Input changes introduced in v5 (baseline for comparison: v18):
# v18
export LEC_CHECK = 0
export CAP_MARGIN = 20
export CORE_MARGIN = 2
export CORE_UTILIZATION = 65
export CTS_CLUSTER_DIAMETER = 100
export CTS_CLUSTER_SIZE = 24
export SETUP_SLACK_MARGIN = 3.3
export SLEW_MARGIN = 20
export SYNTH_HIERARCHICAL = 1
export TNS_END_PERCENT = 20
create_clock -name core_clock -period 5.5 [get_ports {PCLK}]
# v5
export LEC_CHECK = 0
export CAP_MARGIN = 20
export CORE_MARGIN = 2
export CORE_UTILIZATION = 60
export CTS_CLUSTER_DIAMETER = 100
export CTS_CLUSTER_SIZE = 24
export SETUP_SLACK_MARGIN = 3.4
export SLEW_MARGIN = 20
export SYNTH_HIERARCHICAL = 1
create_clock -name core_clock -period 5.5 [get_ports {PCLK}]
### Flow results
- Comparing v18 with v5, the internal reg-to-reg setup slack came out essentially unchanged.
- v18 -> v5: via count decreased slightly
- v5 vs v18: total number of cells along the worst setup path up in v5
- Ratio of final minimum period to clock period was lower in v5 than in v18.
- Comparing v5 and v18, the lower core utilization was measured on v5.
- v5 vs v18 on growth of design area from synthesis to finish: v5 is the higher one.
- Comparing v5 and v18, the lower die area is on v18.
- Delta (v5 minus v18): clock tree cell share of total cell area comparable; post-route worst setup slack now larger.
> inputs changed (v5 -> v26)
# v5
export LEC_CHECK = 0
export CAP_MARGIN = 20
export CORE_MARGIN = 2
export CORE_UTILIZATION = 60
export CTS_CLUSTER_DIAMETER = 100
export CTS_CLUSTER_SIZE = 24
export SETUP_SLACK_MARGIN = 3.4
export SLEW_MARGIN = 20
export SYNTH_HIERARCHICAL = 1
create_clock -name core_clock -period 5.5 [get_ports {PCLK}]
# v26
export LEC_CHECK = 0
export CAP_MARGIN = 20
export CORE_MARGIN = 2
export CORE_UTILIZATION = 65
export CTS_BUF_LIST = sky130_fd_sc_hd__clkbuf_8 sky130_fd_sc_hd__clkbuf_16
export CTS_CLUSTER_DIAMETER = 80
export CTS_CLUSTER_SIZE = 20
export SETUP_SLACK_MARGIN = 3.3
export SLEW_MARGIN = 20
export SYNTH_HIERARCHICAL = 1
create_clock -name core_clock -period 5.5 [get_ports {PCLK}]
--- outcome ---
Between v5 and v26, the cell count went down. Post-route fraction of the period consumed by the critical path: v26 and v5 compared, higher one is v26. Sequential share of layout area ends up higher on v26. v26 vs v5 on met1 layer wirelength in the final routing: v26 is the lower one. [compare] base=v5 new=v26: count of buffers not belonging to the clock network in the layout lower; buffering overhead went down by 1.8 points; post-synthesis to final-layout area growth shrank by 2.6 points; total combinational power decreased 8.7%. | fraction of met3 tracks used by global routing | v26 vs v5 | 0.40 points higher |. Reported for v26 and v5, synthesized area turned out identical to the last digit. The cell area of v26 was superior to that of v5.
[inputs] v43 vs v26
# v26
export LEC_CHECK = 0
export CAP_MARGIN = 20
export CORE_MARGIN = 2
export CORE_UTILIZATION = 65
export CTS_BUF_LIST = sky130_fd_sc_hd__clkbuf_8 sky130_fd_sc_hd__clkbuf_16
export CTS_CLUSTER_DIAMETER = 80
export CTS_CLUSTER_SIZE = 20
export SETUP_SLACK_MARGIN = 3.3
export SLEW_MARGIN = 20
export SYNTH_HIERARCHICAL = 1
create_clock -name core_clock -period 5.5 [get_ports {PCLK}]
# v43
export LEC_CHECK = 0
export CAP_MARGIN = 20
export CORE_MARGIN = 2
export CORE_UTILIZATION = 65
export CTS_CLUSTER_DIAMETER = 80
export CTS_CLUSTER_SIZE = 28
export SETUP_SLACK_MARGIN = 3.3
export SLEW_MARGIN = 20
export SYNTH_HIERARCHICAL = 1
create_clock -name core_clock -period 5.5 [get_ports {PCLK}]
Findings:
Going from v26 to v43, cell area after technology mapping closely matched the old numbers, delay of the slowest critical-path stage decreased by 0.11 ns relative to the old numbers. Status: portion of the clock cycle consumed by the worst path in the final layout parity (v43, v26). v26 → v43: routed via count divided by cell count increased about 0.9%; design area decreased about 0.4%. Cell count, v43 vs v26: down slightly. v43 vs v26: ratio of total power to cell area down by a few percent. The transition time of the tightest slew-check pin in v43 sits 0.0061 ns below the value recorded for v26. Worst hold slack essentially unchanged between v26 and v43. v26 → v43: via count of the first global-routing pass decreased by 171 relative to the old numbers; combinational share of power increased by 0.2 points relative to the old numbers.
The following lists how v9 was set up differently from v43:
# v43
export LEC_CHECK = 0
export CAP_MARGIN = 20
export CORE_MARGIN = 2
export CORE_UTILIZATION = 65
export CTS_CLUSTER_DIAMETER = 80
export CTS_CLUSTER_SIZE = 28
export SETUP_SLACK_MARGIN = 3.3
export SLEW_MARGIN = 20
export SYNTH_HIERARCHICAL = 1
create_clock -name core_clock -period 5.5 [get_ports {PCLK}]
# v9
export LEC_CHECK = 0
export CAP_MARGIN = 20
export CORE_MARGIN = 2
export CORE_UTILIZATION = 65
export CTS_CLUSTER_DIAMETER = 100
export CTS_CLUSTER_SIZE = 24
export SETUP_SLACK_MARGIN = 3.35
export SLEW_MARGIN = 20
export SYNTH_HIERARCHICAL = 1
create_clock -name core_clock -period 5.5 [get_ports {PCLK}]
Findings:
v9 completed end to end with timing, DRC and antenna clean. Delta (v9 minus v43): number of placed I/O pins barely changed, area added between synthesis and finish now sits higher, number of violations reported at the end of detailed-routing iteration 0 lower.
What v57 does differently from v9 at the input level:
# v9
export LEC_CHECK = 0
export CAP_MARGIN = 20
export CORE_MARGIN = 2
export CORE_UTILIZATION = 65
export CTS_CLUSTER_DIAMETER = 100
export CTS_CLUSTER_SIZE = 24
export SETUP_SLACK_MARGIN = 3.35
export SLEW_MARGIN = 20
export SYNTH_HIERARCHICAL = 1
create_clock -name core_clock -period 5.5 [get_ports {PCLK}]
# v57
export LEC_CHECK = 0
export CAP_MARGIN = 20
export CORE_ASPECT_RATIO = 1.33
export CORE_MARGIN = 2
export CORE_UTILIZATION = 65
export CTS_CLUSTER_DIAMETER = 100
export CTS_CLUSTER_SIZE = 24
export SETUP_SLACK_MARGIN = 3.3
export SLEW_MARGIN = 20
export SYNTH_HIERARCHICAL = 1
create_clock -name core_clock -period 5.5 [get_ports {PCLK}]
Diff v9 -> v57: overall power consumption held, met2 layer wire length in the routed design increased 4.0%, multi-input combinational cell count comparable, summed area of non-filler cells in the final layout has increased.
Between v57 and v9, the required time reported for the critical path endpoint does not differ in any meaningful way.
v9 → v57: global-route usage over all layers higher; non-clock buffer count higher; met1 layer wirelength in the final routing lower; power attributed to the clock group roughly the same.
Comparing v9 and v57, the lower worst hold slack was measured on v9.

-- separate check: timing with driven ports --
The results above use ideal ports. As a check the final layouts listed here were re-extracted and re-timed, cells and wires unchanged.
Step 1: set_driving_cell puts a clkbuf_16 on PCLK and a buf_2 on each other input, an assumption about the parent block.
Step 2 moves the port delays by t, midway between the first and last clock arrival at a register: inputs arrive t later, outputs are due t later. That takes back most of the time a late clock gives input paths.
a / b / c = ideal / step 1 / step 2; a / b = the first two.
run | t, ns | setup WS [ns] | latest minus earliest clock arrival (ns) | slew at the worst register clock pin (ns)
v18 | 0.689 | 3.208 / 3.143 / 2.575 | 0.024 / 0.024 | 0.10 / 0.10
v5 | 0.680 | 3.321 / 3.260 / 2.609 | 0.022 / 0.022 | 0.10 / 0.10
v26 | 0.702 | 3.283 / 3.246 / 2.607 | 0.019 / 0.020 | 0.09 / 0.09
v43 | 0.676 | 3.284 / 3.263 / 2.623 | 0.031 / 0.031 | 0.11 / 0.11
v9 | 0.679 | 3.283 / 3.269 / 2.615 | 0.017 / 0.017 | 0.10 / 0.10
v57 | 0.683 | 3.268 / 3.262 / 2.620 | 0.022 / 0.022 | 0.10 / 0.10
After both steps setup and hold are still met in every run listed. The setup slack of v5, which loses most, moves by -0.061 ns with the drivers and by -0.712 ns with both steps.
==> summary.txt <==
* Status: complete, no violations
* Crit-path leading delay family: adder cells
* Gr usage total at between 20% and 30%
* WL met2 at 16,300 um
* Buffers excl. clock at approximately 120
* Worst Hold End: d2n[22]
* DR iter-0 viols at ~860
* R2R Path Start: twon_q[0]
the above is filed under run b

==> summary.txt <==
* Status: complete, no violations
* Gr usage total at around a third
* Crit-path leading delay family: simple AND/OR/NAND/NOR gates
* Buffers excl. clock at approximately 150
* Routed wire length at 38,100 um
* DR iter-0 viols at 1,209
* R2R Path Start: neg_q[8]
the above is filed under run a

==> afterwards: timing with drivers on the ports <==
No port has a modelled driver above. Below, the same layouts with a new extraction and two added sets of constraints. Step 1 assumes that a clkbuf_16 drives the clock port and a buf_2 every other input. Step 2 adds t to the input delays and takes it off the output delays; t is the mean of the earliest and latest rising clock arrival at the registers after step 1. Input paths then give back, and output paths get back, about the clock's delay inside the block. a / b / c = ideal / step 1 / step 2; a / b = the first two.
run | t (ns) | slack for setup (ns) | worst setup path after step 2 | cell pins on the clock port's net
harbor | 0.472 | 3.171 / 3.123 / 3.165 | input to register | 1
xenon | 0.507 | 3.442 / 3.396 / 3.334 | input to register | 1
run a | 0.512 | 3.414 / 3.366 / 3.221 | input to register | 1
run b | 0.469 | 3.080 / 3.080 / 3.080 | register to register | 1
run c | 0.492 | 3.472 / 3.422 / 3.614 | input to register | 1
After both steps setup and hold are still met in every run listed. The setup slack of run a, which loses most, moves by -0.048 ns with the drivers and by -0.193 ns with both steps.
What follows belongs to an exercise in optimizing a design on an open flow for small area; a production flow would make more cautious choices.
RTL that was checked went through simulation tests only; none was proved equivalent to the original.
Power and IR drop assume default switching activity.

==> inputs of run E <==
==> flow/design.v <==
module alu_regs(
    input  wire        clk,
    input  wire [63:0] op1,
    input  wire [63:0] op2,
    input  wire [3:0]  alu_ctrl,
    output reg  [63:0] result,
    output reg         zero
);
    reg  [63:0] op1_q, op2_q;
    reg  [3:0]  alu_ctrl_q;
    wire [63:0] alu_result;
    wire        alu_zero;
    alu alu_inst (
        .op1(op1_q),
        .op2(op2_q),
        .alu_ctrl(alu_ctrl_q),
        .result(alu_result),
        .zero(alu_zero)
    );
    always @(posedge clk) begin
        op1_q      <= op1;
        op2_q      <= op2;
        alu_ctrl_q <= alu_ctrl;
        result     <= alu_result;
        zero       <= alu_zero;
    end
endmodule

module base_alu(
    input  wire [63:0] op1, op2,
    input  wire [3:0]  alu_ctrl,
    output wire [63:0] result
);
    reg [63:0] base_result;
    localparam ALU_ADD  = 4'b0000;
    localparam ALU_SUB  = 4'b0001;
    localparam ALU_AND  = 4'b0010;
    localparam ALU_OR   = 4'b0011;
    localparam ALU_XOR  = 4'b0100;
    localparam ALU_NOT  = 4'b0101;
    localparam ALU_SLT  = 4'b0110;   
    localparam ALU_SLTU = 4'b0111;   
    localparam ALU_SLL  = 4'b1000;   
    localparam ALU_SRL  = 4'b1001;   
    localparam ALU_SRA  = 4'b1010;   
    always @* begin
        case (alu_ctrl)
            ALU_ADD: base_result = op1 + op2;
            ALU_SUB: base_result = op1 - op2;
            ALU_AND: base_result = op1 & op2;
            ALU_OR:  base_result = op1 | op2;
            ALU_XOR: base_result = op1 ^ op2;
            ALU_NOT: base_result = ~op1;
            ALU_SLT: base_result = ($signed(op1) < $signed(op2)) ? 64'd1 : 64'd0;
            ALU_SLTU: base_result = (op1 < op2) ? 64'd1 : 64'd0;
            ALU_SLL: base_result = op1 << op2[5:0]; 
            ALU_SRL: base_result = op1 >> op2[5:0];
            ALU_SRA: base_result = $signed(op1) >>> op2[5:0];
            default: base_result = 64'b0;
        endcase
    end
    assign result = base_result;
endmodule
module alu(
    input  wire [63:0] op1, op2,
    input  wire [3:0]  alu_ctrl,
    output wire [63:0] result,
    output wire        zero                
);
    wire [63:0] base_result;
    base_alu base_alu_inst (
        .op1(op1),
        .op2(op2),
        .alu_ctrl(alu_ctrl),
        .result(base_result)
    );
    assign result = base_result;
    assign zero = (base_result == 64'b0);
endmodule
────
§ AIM OF THE EXERCISE:
The expected answer is an exact copy of the lines above, beginning at the line with "run b | 0.469" and ending at the line with "run c | 0.492", with both ends in.

§ COMPLETED TASK:
run b | 0.469 | 3.080 / 3.080 / 3.080 | register to register | 1
run c | 0.492 | 3.472 / 3.422 / 3.614 | input to register | 1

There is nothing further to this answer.